The Sacketts own a small (approximately one-half acre) residential lot in Idaho. After obtaining all required state and local permits and approvals, they began to clear and grade the land so they could build a single family home. After the work had begun, the Sacketts received a “compliance order” from the regional EPA office, advising them (1) that the EPA had determined — without any hearing or opportunity for a hearing — that the Sacketts had violated the Clean Water Act by conducting activities in a “wetlands”; (2) that they had to restore the property to the condition it was in before they did the work — including removal of any fill and replanting of vegetation on a schedule set by the EPA; (3) that they had to obtain a federal permit to do any work on their land; and (4) that they were subject to civil fines of up to $37,500 per day, "administrative penalties," or even criminal prosecution. The Sacketts believed the EPA was in error because they believed their property was not a designated “wetlands” and not subject to EPA's jurisdiction. They tried, without success, to confer with EPA.
The Sacketts sued in federal court, alleging that (a) they were entitled to judicial review of the EPA's compliance order and (b) if they could not obtain judicial review under the Clean Water Act or the Administrative Procedures Act (“APA”), the issuance of a compliance order and imposition of penalties without a judicial hearing violated their constitutional right to due process of law. The federal district court and the Court of Appeals for the Ninth Circuit ruled against the Sacketts, holding that the Clean Water Act “implicitly” provided a judicial hearing only after they either did the “remedial” work the EPA demanded and the Sacketts sought to recover the costs, or after they refused to comply with the compliance order and waited for the EPA to start enforcement proceedings.
Atlantic Legal argued that a long line of Supreme Court precedent teaches that due process requires a pre-enforcement judicial hearing, except where the government agency must act in an emergency, and that neither the facts of this case nor the EPA's compliance order indicated that there was an emergency. Thus, EPA’s refusal to provide a pre-enforcement hearing before a neutral decision-maker was a denial of due process because the procedural choices described by the Ninth Circuit are untenable: either the Sacketts had to spend upwards of $250,000 and wait two years to get a permit or run the risk of hundreds of thousands of dollars of penalties accruing before they could get judicial review.

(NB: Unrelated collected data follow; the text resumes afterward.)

===== src/rtl/slice_dispatcher.sv =====
// ---------------------------------------------------------------------------
// slice_dispatcher
//
// Pops slices from a show-ahead slice FIFO into a one-entry output buffer and
// hands each buffered slice to one idle 2nd-level parser. The buffer refills
// in the same cycle it dispatches, so one slice per cycle can stream through.
//
// Parameters
//   NUM_PARSER  number of 2nd-level parsers (2..16)
//   DATA_W      slice data width
//   POS_W       position width
//   ADDR_W      address width
//   START_IDX   first parser index searched after reset
//   ARB_MODE    0 = round-robin, 1 = fixed priority (lowest index wins)
//
// Ports
//   clk, rst_n           clock, synchronous active-low reset
//   data_in .. lit_flag_in  slice at the head of the FIFO
//   valid_in             FIFO non-empty
//   rdreq                FIFO pop, high in the cycle the slice is captured
//   stop                 halts fetching (registered before use)
//   ready                per-parser idle flags
//   data_out .. lit_flag_out  buffered slice
//   valid_out            one-hot dispatch pulse
//   idle                 buffer empty while stopped
//   dispatch_cnt         saturating count of dispatched slices
// ---------------------------------------------------------------------------
module slice_dispatcher #(
    parameter int NUM_PARSER = 6,
    parameter int DATA_W     = 144,
    parameter int POS_W      = 16,
    parameter int ADDR_W     = 17,
    parameter int START_IDX  = 0,
    parameter int ARB_MODE   = 0
) (
    input  logic                  clk,
    input  logic                  rst_n,
    input  logic [DATA_W-1:0]     data_in,
    input  logic [POS_W-1:0]      position_in,
    input  logic [ADDR_W-1:0]     address_in,
    input  logic [2:0]            garbage_in,
    input  logic                  lit_flag_in,
    input  logic                  valid_in,
    output logic                  rdreq,
    input  logic                  stop,
    input  logic [NUM_PARSER-1:0] ready,
    output logic [DATA_W-1:0]     data_out,
    output logic [POS_W-1:0]      position_out,
    output logic [ADDR_W-1:0]     address_out,
    output logic [2:0]            garbage_out,
    output logic                  lit_flag_out,
    output logic [NUM_PARSER-1:0] valid_out,
    output logic                  idle,
    output logic [31:0]           dispatch_cnt
);

    localparam int PTR_W = (NUM_PARSER > 1) ? $clog2(NUM_PARSER) : 1;
    localparam logic [PTR_W:0] NP = (PTR_W+1)'(NUM_PARSER);

    logic [PTR_W-1:0]        ptr;
    logic [PTR_W-1:0]        base;
    logic [PTR_W-1:0]        off;
    logic [PTR_W-1:0]        grant_idx;
    logic [PTR_W-1:0]        next_idx;
    logic [PTR_W:0]          sum;
    logic [PTR_W:0]          sum_next;
    logic [2*NUM_PARSER-1:0] ready_x2;
    logic [NUM_PARSER-1:0]   ready_rot;
    logic [NUM_PARSER-1:0]   grant;
    logic                    any_ready;
    logic                    buf_valid;
    logic                    stop_reg;
    logic                    disp;

    // Arbiter: rotate ready so the search origin lands on bit 0, take the
    // lowest set bit, then rotate the offset back to an absolute index.
    // Fixed priority is simply a search that always starts at index 0.
    always_comb begin
        base      = (ARB_MODE == 1) ? '0 : ptr;
        ready_x2  = {ready, ready};
        ready_rot = NUM_PARSER'(ready_x2 >> base);
        any_ready = |ready;

        off = '0;
        for (int i = NUM_PARSER - 1; i >= 0; i--) begin
            if (ready_rot[i]) off = i[PTR_W-1:0];
        end

        sum = {1'b0, base} + {1'b0, off};
        if (sum >= NP) sum = sum - NP;
        grant_idx = sum[PTR_W-1:0];

        sum_next = {1'b0, grant_idx} + (PTR_W+1)'(1);
        if (sum_next >= NP) sum_next = '0;
        next_idx = sum_next[PTR_W-1:0];

        grant = '0;
        for (int i = 0; i < NUM_PARSER; i++) begin
            grant[i] = any_ready && (grant_idx == i[PTR_W-1:0]);
        end
    end

    // Handshake: rst_n gates both dispatch and pop so nothing leaves the block
    // or the FIFO while reset is held. stop only blocks popping, so a slice
    // already buffered still drains.
    always_comb begin
        disp      = rst_n & buf_valid & any_ready;
        rdreq     = rst_n & valid_in & ~stop_reg & (~buf_valid | disp);
        valid_out = disp ? grant : '0;
        idle      = ~buf_valid & stop_reg;
    end

    // Buffer, round-robin pointer, stop register and dispatch counter.
    always_ff @(posedge clk) begin
        if (!rst_n) begin
            buf_valid    <= 1'b0;
            data_out     <= '0;
            position_out <= '0;
            address_out  <= '0;
            garbage_out  <= '0;
            lit_flag_out <= 1'b0;
            ptr          <= PTR_W'(START_IDX);
            stop_reg     <= 1'b0;
            dispatch_cnt <= '0;
        end else begin
            stop_reg <= stop;

            if (rdreq) begin
                buf_valid    <= 1'b1;
                data_out     <= data_in;
                position_out <= position_in;
                address_out  <= address_in;
                garbage_out  <= garbage_in;
                lit_flag_out <= lit_flag_in;
            end else if (disp) begin
                buf_valid <= 1'b0;
            end

            if (disp && (ARB_MODE == 0)) ptr <= next_idx;

            if (disp && (dispatch_cnt != 32'hFFFF_FFFF)) begin
                dispatch_cnt <= dispatch_cnt + 32'd1;
            end
        end
    end

endmodule


===== config.mk =====
export PLATFORM = sky130hd
export DESIGN_NAME = slice_dispatcher
export DESIGN_NICKNAME = d
export VERILOG_FILES = /design/src/rtl/slice_dispatcher.sv
export SDC_FILE = /design/constraint.sdc
export NUM_CORES = 1
export LEC_CHECK = 0
export CAP_MARGIN = 20
export CORE_AREA = 4 4 159 161
export CTS_BUF_LIST = sky130_fd_sc_hd__clkbuf_8
export DETAILED_ROUTE_END_ITERATION = 10
export DIE_AREA = 0 0 163 165
export DONT_BUFFER_PORTS = 1
export PLACE_DENSITY_LB_ADDON = 0.25
export SLEW_MARGIN = 20
export SYNTH_ARGS = -nofsm -noshare
export SYNTH_HDL_FRONTEND = slang
export SYNTH_SLANG_ARGS = --single-unit

===== constraint.sdc =====
create_clock -name clk -period 7.7 [get_ports clk]
set_input_delay 0.385 -clock clk [delete_from_list [all_inputs] [get_ports clk]]
set_output_delay 0.385 -clock clk [all_outputs]
set_load 0.1 [all_outputs]

# Word-level counts from Yosys, hierarchy flattened
# Index checks and enable logic that the tools add are counted.
dict set report classes {
  n_addsub 4
  magnitude_cmp 2
  n_eq_ne 6
  n_shift 1
  muxes 11
  bitwise_logic 9
  reduce_logical 10
}
# op n
set ops {}
lappend ops {{32-bit by 1-bit adder with 32-bit output (second input constant)} 1}
lappend ops {{32-bit inequality test (second input constant)} 1}
lappend ops {{3-bit 2-to-1 mux} 8}
lappend ops {{12-bit by 3-bit >> shifter with 6-bit output} 1}
lappend ops {{4-bit by 3-bit >= comparator with 1-bit output (second input constant)} 2}
lappend ops {{1-bit logical AND} 7}
lappend ops {{1-bit bitwise AND} 6}
lappend ops {{3-bit by 2-bit equality test with 1-bit output (second input constant)} 2}
lappend ops {{3-bit equality test (second input constant)} 2}
lappend ops {{6-bit 2-to-1 mux} 1}
lappend ops {{6-bit OR reduction} 1}
lappend ops {{3-bit by 1-bit adder with 4-bit output (second input constant)} 1}
lappend ops {{3-bit by 3-bit adder with 4-bit output} 1}
lappend ops {{3-bit by 1-bit equality test with 1-bit output (second input constant)} 1}
lappend ops {{3-bit zero test} 1}
lappend ops {{3-bit subtractor (second input constant)} 1}
lappend ops {{1-bit 2-to-1 mux} 2}
lappend ops {{1-bit inverter} 2}
lappend ops {{2-bit nonzero test} 1}
lappend ops {{1-bit bitwise OR} 1}
dict set report word_totals {
  ff_bits 218
  in_bits 191
  word_cells 52
}

# Logic depth before layout (Yosys ltp)
dict set report logic_depth {
  ltp_word 13
  ltp_mapped 18
  ltp_nobuf 17
}

# Least setup slack after synthesis
# OpenSTA, ideal clock, no wires.
dict set report synth_timing {
  kind {register to output}
  startpoint {reg ptr[1], in the netlist base[1]}
  endpoint {out valid_out[1]}
  t_arrival_ps 4793
  required_time_ps 7315
  slack_ps 2522
  stages_incl_launch_ff 15
  path_buffers 1
  cell_sequence {dfxtp_1 > clkbuf_1 > mux2_2 > mux2i_1 > mux2_2 > nand2_1 > a21oi_1 > ha_1 > a21o_1 > a21oi_1 > mux2i_1 > inv_1 > ha_1 > nand2_1 > nor3_1}
}
dict set report synth_via {
  elab_chain_cells 13
}
# element line_no
set synth_rtl {}
lappend synth_rtl {{start, declared} 60} ;# logic [PTR_W-1:0] ptr;
lappend synth_rtl {{start signal, assigned} 122} ;# ptr <= PTR_W'(START_IDX);
lappend synth_rtl {{start signal, assigned} 139} ;# if (disp && (ARB_MODE == 0)) ptr <= next_idx;
lappend synth_rtl {{12-bit by 3-bit >> shifter with 6-bit output} 81} ;# ready_rot = NUM_PARSER'(ready_x2 >> base);
lappend synth_rtl {{3-bit 2-to-1 mux (6 in series)} 86} ;# if (ready_rot[i]) off = i[PTR_W-1:0];
lappend synth_rtl {{3-bit by 3-bit adder with 4-bit output (*)} 89} ;# sum = {1'b0, base} + {1'b0, off};
lappend synth_rtl {{4-bit by 3-bit >= comparator with 1-bit output or 3-bit subtractor (tied branches)} 90} ;# if (sum >= NP) sum = sum - NP;
lappend synth_rtl {{3-bit 2-to-1 mux (*)} 90}
lappend synth_rtl {{3-bit by 1-bit equality test with 1-bit output (*)} 99} ;# grant[i] = any_ready && (grant_idx == i[PTR_W-1:0]);
lappend synth_rtl {{1-bit logical AND (*)} 99}
lappend synth_rtl {{6-bit 2-to-1 mux (*)} 109} ;# valid_out = disp ? grant : '0;
lappend synth_rtl {{end, declared} 52} ;# output logic [NUM_PARSER-1:0] valid_out,
# Every way passes the cells marked *; elsewhere a longest branch is shown, timed or not.

# Final worst setup path
dict set report layout_timing {
  startpoint {reg ptr[1], in the netlist base[1]}
  endpoint {out valid_out[3]}
}
dict set report layout_via {
  elab_chain_cells 13
}
# element line_no
set layout_rtl {}
lappend layout_rtl {{12-bit by 3-bit >> shifter with 6-bit output} 81}
lappend layout_rtl {{3-bit 2-to-1 mux (6 in series)} 86}
lappend layout_rtl {{3-bit by 3-bit adder with 4-bit output (*)} 89}
lappend layout_rtl {{4-bit by 3-bit >= comparator with 1-bit output or 3-bit subtractor (tied branches)} 90}
lappend layout_rtl {{3-bit 2-to-1 mux (*)} 90}
lappend layout_rtl {{3-bit by 2-bit equality test with 1-bit output (*)} 99}
lappend layout_rtl {{1-bit logical AND (*)} 99}
lappend layout_rtl {{6-bit 2-to-1 mux (*)} 109}
# Marks and branches as above.

==> results.toml <==
[status]
outcome = "finished clean"

[placement]
port_buffers = 0
finalWeightedCongestion = 0.7719
detailed_place_hpwl_um = 17780
preCtsSetupSlack_ns = 3.422

[logic_synthesis]
post_synth_num_cell_types = 51
yosysWarningCount = 0
post_synth_edffs = 0
post_synthesis_mean_instance_area_um2 = 7.963
synth_sequential_area_ratio = 0.5103
synth_async_sr_flop_share = 0
netlist_instances = 1074
synth_top_flop_cell = "dfxtp_1"
postSynthNetCount = 1276
ys_ff_latch = 218
netlist_area_um2 = 8552

[detailed_routing]
dr.pass1.iters = 5
detailed_route_wire_length_um = 28320
route.detailed.vias_per_inst = 5.117
detail_route.drc_violations = 0
postRouteAntennaNets = 0
drtIter0Drc = 593
dr_total_vias = 8106
routedWlPerCell_um = 17.88

[critical_path]
rr_endpoint = "base[0]"
r2r_cells = 16
worst-r2r-setup-slack_ns = 3.81
critical_path_class = "reg2out"
worstSetupStartpointType = "register"
arrival_time_of_the_worst_setup_path_ns = 4.54
cp_data_required_time_ns = 7.32
timing.critical_path.cells = "mux2_2 -> mux2i_1 -> mux2i_1 -> o21ai_0 -> a31oi_1 -> ha_1 -> fa_1 -> xnor2_1 -> nand2_1 -> mux2i_1 -> ha_1 -> ha_1 -> and2_1"
crit_path_top_delay_cell = "and2_1"
timing.critical_path.fanout_max = 10
critical_path_sink_type = "output port"
r2r-start = "base[1]"
cpPeakStageDelay_ns = 0.76

[global_route]
first_global_vias = 7851
grt_first_pass_wirelength_um = 42050
gr-usage-all-layers = 0.1912
remaining_overflow_grt = 0
number_of_antenna_violations_at_the_first_check_in_global_routing = 0
grt_start_max_net_pins = 134

[timing]
max_clock_freq_mhz = 203.2
rsz0062_at_grt = "no"
drv_slew = 0
final_hold_viol_count = 0
period_minus_slack_ns = 4.920
post-route-worst-setup-slack_ns = 2.780
worst_clock_skew_ns = 0.01005
setup_viol = 0
timing.slew.headroom = 0.2325
setup_total_negative_slack_ns = 0
tightestPinTransition_ns = 1.150
finalCritPeriodShare = 0.6390

[power]
share_clk_of_total_power = 0.358
power.static_leakage_nw = 4.086
internal_power_mw = 1.816
power_frac_comb = 0.098
power_switching_share = 0.3439
power-per-cell-area_nw_per_um2 = 244.7
ir_worst_vdd_mv = 0.1603
total_switching_power_mw = 0.9515
proportion_of_power_drawn_by_flip_flops_and_latches = 0.544
power_mw = 2.767

[finish]
layout-drive-gt1-share = 0.08095
flow.area_growth_from_synthesis_pct = 32.22
final_nets = 1439
utilization = 0.4719
num_antenna_cells = 0
reg_top3 = "data_out x144, dispatch_cnt x32, address_out x17"
regMostFlops = "data_out"
nFillCells = 2264
number_of_flip_flops_under_the_largest_register_name = 144

[floorplan]
die_w_um = 163
rows = 57
initial_utilization = 0.3569
boundaryPins = 412
die_y_um = 165
die_area_um2 = 26900
core_area_um2 = 23960

[clock_network]
clk-insertion-delay-late_ns = 0.52
clock_sinks = 218
numCtsBuffers = 39
cts_resized = 0
ctsLongestPathBuffers = 3
clkSlewWorstSetupHoldPaths_ns = 0.06
clock_tree.htree_level_count = 2
ctsHoldBuffers = 173
tritoncts = "built"
cts.root.buffer_cell = "clkbuf_8"
postCtsSetupBuffers = 0

[min_path]
worst_hold_path.endpoint = "data_out[79]"
hp-start = "data_in[79]"
number_of_instances_on_the_worst_hold_path = 2
hold_class = "in2reg"

[flow_run]
drv.max_cap_violation_count = 0
## worst max path at each step
stage	slack, ns	endpoint	cells past startpoint	startpoint
floorplan	2.52	valid_out[1]	14	base[1]
CTS	2.78	valid_out[3]	13	base[1]
detailed placement	3.42	valid_out[3]	13	base[1]
global route	2.42	valid_out[3]	13	base[1]
global placement	3.48	valid_out[3]	12	base[1]
finish	2.78	valid_out[3]	13	base[1]
## kinds of logic (layout without fill, tap and decap cells)
| family | Yosys count | after routing | synth area share |
|---|---|---|---|
| muxes | 20 | 20 | 0.02502 |
| adders and majority gates | 11 | 11 | 0.01697 |
| xor gates and xnor gates | 6 | 6 | 0.006145 |
| DFF | 218 | 218 | 0.5103 |
| AOI/OAI and AO/OA | 250 | 250 | 0.1650 |
| buffers and inverters | 79 | 265 | 0.03921 |
| and+or+nand+nor | 490 | 490 | 0.2373 |
## cells in the final DEF (no fill, tap or decap), types with 19 or more instances in the layout
master / instances
dlygate4sd3_1: 175
nor2_1: 21
nand2_1: 393
clkbuf_8: 44
inv_1: 19
nand3_1: 19
a21oi_1: 198
dfxtp_1: 218
## power by group through the flow
stage          sequential, mW  combinational (mW)  clock, mW
2_1_floorplan            1.51               0.161          0
3_3_place_gp             1.53               0.187          0
3_5_place_dp             1.53               0.192          0
4_1_cts                  1.51               0.268       1.02
5_1_grt                  1.51               0.300       1.08
6_report                 1.51               0.271      0.990
## critical path: cells and delay by family (launching register included)
kind            cells  cell delay (ns)
compound gates      2             0.35
flops               1             0.57
mux                 4             1.03
xor+xnor            1             0.24
simple gates        2             0.87
fa+ha+maj           4             0.95
## per-layer routing
layer	part of all wire	vias up	GRT usage	wire length, µm
met5	0	-	0	0
met4	0.036	0	0.08464	1027
met3	0.10	79	0.07462	2928
met2	0.49	393	0.3291	13910
met1	0.37	3700	0.2093	10460
li1	-	3934	-	-
## final cells by class
cell class | instances | area (µm²) | area share
multi-input combinational | 777 | 3872 | 0.3425
sequential | 218 | 4364 | 0.3860
clock buffer | 44 | 605.6 | 0.05356
tap | 324 | 405.4 | 0.03585
timing repair buffer | 193 | 1926 | 0.1703
inverter | 8 | 40.04 | 0.003541
clock inverter | 20 | 93.84 | 0.008299
## synth_stat cells, types with 5 or more instances
master / count / area, µm²
nand2_1: 393 / 1475
dfxtp_1: 218 / 4364
a21oi_1: 198 / 991.0
clkbuf_1: 53 / 198.9
nor2_1: 23 / 86.33
nand3_1: 19 / 95.09
o21ai_0: 15 / 75.07
or3_1: 15 / 93.84
buf_2: 12 / 60.06
mux2_2: 11 / 123.9
ha_1: 10 / 125.1
nor3_1: 10 / 50.05
mux2i_1: 9 / 90.09
inv_1: 7 / 26.28
nand4_1: 6 / 37.54
o41ai_1: 6 / 52.55
a21oi_2: 5 / 43.79
o311ai_0: 5 / 43.79
or4_1: 5 / 37.54
## through the flow
step | instance area [µm²] | hold WS (ns) | cells
floorplan | 8552 | 0.4726 | 1074
global placement | 8852 | 0.5131 | 1345
detailed placement | 8852 | 0.5163 | 1345
CTS | 11280 | 0.004436 | 1582
global route | 11310 | 0.01773 | 1584
finish | 11310 | 0.05053 | 1584
No activity file was read; power rests on OpenSTA's default activity.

The decisions of the district court and the Ninth Circuit were reversed and remanded by the Supreme Court. The Court held that the Sacketts may bring a civil action under the APA to challenge the issuance of the EPA's order because the administrative remedies were not adequate. The Court found that the APA provides for judicial review of "final agency action for which there is no other adequate remedy in a court." 5 U. S. C. '704. The compliance order here has all the hallmarks of APA finality because through it, the EPA "determined" rights or obligations, requiring the Sacketts to restore their property according to an agency-approved plan and to give the EPA access. In addition, "legal consequences . . . flow" from the order, which, according to the Government's contentions, expose the Sacketts to double penalties in future enforcement proceedings. The order also severely limits the Sacketts' ability to obtain a permit from the Army Corps of Engineers. A civil action brought by the EPA ordinarily provides judicial review in such cases, but the Sacketts cannot initiate that process and each day they are forced to wait, additional potential liability of up to $75,000 per day accrues.
The Supreme Court also ruled that the APA creates a presumption favoring judicial review of administrative action and that the Clean Water Act does not preclude judicial review under the APA.
This is a major defeat for the EPA's heavy-handed enforcement of the CWA. "There is no reason to think that the Clean Water Act was uniquely designed to enable the strong-arming of regulated parties into 'voluntary compliance' without the opportunity for review--even judicial review of the question whether the regulated party is within the EPA’s jurisdiction," wrote Justice Antonin Scalia. Justice Samuel A. Alito Jr., in his concurring opinion, said the position taken by the federal government in the case "would have put the property rights of ordinary Americans entirely at the mercy of Environmental Protection Agency employees.”